WHAT YOU SHOULD DO:
Find the word "equality" in the data. Return every line where it appears.

─── DATA PROVIDED

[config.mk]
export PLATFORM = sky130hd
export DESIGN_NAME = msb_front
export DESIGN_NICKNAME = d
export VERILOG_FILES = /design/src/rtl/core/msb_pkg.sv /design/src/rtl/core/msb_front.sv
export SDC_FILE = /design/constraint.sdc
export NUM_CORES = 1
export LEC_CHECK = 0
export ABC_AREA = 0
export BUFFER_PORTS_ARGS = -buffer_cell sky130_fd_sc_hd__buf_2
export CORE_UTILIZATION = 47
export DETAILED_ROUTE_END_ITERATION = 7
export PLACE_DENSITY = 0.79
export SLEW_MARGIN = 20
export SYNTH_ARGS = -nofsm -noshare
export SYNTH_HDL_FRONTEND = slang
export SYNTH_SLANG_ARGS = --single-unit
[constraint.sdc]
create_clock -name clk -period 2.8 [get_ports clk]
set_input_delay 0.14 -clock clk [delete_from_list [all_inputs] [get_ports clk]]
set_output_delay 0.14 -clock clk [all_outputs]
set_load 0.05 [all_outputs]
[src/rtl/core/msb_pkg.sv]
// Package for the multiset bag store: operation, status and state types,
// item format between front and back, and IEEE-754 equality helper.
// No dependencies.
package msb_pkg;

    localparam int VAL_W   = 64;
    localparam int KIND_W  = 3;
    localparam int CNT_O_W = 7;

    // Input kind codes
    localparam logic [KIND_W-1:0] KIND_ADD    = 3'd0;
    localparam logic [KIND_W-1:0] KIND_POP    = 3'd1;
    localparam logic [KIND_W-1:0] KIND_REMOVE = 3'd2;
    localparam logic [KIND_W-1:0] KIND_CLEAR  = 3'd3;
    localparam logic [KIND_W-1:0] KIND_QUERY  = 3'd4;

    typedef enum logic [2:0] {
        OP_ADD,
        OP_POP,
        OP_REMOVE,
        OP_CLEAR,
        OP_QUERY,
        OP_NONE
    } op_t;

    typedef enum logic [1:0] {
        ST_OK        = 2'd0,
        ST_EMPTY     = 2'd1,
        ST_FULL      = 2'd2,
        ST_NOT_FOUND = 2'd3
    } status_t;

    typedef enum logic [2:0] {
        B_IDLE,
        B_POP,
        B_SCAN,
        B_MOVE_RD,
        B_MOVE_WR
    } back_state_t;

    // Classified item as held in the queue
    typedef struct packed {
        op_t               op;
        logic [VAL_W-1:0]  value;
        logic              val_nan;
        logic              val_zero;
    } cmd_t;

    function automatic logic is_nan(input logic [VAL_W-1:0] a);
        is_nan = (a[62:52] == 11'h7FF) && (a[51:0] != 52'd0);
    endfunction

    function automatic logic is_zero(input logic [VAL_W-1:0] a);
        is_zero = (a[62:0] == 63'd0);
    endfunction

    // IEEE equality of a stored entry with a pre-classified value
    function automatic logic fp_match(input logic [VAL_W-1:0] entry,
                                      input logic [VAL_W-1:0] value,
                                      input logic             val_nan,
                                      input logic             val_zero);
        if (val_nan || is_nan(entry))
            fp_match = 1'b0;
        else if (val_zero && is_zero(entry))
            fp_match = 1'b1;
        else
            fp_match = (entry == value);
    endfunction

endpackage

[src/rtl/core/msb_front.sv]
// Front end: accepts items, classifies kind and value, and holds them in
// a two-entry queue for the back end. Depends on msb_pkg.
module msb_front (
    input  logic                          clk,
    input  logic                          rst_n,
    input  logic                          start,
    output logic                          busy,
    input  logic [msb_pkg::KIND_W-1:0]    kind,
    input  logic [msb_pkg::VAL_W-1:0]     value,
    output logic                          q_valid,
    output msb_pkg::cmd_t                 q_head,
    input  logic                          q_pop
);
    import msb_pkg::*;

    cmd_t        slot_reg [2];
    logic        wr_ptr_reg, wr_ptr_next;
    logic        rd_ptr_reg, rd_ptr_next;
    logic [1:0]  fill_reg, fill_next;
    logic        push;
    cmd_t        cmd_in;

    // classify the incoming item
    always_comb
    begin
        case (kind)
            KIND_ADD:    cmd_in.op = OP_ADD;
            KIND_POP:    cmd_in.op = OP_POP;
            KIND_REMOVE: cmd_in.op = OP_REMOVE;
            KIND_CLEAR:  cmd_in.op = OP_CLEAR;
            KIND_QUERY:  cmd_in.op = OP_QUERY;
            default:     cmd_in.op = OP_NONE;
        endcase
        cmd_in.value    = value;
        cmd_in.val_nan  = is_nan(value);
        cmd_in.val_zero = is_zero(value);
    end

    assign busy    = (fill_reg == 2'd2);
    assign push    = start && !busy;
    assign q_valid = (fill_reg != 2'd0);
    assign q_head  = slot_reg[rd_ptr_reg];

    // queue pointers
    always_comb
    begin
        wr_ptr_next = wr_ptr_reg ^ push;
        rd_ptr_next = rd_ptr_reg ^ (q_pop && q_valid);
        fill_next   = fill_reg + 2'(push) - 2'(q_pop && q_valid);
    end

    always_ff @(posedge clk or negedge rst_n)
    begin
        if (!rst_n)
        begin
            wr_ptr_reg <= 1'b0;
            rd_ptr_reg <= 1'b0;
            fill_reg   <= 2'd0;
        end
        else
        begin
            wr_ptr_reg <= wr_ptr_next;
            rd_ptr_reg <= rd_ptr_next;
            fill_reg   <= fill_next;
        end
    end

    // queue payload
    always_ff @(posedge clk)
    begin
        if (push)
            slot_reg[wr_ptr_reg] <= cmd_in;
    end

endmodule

──────
─── DATA PROVIDED

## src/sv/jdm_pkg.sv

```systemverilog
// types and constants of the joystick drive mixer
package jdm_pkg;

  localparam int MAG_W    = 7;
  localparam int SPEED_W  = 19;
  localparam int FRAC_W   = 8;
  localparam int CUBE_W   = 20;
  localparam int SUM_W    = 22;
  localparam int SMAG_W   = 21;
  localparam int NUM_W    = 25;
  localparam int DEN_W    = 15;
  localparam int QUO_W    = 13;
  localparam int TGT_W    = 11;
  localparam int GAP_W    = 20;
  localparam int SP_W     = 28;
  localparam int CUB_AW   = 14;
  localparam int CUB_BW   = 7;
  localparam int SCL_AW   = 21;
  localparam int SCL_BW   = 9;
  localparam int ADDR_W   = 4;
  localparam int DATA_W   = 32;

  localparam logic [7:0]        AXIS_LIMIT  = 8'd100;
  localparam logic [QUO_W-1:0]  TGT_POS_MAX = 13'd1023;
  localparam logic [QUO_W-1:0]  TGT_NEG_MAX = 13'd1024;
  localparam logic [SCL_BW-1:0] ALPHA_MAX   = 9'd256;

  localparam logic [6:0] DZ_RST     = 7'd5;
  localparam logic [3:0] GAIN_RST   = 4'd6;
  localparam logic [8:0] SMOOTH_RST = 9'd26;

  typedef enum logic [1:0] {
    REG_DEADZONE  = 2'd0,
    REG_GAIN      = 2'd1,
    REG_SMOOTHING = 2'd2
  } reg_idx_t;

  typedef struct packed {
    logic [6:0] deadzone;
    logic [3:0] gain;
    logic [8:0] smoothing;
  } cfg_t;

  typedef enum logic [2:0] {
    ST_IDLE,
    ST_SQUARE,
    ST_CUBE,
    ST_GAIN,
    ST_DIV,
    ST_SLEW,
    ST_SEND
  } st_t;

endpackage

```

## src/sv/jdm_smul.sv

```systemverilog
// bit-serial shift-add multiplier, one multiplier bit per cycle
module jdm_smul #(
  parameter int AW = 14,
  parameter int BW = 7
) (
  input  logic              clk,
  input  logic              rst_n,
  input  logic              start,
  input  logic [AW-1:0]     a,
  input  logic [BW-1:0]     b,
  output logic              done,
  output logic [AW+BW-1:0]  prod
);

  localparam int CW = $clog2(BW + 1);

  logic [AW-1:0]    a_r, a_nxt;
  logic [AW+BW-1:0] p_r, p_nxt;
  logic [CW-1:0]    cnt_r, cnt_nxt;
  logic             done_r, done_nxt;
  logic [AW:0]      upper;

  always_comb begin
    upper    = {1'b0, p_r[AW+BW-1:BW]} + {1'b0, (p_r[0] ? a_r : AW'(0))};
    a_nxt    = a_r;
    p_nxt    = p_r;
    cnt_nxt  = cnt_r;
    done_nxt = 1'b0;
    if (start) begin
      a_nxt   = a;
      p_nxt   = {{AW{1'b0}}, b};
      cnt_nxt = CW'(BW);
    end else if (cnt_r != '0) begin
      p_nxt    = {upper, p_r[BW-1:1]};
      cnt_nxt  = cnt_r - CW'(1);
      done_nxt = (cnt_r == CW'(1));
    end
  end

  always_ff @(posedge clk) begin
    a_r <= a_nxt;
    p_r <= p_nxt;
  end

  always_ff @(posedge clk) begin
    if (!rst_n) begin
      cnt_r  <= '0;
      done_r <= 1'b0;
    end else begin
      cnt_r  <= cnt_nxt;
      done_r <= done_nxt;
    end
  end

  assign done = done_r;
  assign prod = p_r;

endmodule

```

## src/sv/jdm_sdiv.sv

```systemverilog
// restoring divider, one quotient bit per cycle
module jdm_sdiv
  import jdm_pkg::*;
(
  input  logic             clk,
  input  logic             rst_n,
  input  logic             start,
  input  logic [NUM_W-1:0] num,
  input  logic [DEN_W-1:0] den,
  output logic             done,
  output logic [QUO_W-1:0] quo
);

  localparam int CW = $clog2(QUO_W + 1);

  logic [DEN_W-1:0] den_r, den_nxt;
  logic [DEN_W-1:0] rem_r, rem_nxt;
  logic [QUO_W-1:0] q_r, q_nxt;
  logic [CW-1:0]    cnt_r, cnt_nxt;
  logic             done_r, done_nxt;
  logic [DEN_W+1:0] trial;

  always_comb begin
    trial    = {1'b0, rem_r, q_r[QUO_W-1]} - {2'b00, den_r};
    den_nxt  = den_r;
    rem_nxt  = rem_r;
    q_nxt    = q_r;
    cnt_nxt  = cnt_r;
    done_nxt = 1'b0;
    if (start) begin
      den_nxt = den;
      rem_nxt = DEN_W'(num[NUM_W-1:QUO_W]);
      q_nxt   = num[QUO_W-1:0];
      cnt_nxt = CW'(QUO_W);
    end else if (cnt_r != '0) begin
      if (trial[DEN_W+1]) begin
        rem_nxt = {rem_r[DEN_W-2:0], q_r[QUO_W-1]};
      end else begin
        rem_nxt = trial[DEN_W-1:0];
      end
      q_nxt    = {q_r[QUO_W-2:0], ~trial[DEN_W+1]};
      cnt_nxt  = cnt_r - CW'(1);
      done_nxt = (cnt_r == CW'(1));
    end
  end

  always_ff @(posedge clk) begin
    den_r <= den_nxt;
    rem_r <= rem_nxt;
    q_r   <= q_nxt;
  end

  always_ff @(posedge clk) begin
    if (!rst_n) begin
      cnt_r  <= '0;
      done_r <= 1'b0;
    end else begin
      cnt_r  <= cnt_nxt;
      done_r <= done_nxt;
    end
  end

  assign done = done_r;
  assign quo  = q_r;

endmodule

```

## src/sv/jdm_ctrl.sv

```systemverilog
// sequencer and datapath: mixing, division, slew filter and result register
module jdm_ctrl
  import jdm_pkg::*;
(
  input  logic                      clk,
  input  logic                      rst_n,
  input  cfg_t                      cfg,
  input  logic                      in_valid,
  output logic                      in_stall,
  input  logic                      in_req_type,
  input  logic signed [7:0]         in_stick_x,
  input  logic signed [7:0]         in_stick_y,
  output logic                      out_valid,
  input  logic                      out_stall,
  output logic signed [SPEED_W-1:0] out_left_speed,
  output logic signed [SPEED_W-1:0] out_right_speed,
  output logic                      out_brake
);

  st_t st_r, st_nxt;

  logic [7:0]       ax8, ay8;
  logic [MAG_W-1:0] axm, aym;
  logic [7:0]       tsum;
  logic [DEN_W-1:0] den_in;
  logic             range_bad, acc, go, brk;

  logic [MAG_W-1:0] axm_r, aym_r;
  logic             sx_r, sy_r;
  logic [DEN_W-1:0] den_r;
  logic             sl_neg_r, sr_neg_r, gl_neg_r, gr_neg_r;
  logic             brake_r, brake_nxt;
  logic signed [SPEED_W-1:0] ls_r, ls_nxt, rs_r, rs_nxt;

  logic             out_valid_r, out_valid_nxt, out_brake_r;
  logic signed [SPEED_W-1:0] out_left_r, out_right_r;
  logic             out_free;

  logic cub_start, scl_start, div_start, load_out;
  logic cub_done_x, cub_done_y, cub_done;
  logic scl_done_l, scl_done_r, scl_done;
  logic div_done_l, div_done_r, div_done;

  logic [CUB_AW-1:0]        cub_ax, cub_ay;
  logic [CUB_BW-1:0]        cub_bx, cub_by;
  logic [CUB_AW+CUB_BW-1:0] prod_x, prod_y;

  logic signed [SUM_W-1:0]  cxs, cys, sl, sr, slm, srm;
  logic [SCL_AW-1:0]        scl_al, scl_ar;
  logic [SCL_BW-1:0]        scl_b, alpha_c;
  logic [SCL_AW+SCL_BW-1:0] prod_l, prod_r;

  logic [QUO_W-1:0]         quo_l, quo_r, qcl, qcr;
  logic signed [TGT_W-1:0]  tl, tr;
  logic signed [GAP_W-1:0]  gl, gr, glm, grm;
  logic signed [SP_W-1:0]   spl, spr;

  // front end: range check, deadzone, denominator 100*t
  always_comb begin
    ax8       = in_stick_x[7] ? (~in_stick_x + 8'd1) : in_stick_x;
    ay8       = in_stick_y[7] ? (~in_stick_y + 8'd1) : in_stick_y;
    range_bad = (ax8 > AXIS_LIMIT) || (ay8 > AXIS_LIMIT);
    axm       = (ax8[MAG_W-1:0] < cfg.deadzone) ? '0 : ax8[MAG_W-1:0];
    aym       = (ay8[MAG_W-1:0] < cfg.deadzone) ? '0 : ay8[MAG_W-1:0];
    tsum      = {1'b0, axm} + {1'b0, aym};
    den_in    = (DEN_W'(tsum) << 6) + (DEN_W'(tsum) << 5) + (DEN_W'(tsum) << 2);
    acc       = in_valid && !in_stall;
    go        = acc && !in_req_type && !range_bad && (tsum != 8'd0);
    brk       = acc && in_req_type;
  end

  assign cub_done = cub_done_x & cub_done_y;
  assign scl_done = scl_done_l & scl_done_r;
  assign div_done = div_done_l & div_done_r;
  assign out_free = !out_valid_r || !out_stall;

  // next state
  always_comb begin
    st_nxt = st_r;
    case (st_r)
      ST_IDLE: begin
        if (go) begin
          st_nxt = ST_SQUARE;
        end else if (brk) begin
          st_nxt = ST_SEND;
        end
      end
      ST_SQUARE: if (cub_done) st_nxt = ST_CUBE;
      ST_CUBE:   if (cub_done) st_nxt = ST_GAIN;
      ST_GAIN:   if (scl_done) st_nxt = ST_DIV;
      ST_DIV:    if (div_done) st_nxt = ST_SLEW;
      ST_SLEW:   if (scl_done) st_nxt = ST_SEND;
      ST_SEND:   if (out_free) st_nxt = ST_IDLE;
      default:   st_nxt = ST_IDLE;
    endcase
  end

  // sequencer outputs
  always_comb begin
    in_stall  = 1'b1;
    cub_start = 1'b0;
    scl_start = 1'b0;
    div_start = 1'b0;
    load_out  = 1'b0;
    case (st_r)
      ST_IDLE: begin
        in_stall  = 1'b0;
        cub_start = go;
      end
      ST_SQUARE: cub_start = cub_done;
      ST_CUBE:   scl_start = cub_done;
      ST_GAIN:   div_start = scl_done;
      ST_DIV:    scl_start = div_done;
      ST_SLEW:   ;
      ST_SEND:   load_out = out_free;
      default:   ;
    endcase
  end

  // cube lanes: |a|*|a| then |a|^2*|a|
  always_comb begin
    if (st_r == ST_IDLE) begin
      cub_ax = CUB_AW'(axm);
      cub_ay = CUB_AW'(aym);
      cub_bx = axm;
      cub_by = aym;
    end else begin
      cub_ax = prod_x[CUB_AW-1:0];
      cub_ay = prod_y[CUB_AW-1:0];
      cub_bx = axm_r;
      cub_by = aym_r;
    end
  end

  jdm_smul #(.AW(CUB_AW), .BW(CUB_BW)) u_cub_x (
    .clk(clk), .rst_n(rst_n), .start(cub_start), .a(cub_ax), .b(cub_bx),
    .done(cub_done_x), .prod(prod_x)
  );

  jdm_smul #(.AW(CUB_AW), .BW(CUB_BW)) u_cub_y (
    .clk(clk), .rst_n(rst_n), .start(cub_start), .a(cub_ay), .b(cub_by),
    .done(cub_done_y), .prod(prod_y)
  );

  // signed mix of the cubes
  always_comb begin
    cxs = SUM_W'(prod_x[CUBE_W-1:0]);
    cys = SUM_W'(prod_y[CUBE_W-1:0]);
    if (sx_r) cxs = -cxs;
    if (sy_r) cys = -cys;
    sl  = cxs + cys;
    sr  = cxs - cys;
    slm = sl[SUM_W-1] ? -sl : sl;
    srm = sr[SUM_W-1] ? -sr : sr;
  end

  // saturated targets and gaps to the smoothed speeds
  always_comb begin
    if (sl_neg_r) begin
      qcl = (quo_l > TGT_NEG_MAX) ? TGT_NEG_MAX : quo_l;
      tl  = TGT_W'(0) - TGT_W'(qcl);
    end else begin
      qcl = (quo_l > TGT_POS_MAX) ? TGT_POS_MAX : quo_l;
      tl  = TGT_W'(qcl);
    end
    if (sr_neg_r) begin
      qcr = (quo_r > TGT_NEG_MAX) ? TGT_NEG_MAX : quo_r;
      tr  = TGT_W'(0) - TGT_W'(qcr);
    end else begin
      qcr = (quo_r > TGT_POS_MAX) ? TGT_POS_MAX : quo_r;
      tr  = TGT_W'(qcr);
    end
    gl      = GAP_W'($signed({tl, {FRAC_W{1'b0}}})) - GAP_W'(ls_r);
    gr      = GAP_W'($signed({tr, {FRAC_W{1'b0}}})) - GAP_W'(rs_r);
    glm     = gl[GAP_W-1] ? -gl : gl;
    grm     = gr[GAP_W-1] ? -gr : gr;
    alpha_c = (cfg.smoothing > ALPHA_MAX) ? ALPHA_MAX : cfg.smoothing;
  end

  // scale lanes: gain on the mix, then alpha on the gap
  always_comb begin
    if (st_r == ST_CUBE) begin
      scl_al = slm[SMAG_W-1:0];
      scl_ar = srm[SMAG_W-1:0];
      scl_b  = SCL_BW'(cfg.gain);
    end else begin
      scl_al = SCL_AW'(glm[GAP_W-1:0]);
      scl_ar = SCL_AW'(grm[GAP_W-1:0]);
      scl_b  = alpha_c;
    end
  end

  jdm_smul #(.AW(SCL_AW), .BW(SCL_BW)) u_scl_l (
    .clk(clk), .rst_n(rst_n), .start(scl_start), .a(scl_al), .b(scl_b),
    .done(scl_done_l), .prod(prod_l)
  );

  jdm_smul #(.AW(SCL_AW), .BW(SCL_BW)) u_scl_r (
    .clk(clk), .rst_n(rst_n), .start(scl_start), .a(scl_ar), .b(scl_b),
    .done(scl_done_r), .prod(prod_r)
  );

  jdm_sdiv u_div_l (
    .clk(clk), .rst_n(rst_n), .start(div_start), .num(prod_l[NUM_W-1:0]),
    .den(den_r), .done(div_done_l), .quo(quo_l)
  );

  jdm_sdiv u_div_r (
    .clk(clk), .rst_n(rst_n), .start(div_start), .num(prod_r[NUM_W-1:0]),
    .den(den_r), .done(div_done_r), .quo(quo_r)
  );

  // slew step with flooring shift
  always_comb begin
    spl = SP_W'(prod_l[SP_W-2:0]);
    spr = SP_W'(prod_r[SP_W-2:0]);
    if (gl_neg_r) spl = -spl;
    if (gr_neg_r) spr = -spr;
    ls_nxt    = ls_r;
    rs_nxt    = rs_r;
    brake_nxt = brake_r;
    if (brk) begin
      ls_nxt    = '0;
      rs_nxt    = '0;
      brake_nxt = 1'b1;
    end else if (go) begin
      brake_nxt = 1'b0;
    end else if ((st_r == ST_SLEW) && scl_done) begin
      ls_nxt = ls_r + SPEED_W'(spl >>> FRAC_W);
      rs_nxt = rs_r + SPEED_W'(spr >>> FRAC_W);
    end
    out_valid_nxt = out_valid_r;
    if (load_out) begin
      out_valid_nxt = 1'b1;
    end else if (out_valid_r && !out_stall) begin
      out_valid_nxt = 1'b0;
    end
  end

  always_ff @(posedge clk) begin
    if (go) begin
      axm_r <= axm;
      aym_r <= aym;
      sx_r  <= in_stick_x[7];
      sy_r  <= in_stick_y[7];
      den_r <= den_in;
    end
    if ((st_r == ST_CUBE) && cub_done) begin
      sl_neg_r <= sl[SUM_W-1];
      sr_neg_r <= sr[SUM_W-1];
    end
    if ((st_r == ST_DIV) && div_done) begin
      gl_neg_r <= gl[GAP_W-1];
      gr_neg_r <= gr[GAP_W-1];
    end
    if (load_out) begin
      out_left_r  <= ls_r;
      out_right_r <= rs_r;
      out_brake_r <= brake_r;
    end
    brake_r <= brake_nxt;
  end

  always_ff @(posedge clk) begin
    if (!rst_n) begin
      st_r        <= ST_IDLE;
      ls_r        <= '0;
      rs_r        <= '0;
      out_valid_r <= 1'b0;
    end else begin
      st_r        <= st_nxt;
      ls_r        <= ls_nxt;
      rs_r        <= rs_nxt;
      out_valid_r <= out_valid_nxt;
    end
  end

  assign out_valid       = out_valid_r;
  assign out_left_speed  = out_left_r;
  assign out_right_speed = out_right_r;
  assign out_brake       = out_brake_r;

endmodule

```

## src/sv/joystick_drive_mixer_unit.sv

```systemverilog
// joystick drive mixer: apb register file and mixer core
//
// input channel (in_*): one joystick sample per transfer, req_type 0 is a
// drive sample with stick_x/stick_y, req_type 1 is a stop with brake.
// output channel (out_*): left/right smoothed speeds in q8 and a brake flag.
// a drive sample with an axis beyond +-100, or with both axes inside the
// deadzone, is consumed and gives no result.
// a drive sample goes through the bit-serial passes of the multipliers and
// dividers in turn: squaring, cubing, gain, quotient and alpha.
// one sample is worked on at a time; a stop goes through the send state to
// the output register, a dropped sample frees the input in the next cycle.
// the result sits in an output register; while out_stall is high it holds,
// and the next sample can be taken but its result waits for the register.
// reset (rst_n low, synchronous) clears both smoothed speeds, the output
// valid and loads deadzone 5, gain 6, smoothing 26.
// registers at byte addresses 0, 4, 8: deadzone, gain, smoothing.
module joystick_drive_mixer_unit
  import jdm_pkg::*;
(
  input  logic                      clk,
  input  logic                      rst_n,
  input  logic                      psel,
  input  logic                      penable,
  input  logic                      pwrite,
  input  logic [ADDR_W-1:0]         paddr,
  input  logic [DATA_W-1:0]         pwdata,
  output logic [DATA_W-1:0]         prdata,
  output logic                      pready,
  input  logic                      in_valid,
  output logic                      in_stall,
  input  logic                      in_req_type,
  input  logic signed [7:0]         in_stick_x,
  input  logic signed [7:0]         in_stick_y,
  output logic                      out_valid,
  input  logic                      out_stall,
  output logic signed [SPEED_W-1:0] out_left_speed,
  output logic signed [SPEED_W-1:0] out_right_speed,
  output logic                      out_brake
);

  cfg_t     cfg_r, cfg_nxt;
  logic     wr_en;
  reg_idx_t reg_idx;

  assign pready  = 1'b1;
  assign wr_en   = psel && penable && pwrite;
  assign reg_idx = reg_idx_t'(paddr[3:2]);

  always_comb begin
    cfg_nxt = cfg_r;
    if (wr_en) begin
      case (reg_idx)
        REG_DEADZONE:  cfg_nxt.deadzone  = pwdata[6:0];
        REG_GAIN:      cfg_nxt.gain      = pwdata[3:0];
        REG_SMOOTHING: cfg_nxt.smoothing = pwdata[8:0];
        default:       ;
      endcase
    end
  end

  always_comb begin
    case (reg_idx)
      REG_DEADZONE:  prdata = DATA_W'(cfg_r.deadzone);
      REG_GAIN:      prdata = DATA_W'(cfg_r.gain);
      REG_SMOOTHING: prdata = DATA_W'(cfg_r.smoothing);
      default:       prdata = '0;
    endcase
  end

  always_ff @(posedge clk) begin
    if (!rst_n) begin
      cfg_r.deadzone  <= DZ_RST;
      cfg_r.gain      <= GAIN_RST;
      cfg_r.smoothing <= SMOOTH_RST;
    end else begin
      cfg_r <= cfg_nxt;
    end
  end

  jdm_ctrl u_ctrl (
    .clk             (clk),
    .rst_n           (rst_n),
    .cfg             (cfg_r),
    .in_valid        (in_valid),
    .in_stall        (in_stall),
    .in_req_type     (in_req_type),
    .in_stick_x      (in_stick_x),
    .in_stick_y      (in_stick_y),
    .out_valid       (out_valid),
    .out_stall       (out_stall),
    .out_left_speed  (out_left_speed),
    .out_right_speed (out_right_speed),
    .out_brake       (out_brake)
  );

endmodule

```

──────

EXERCISE RESPONSE:
// item format between front and back, and IEEE-754 equality helper.
    // IEEE equality of a stored entry with a pre-classified value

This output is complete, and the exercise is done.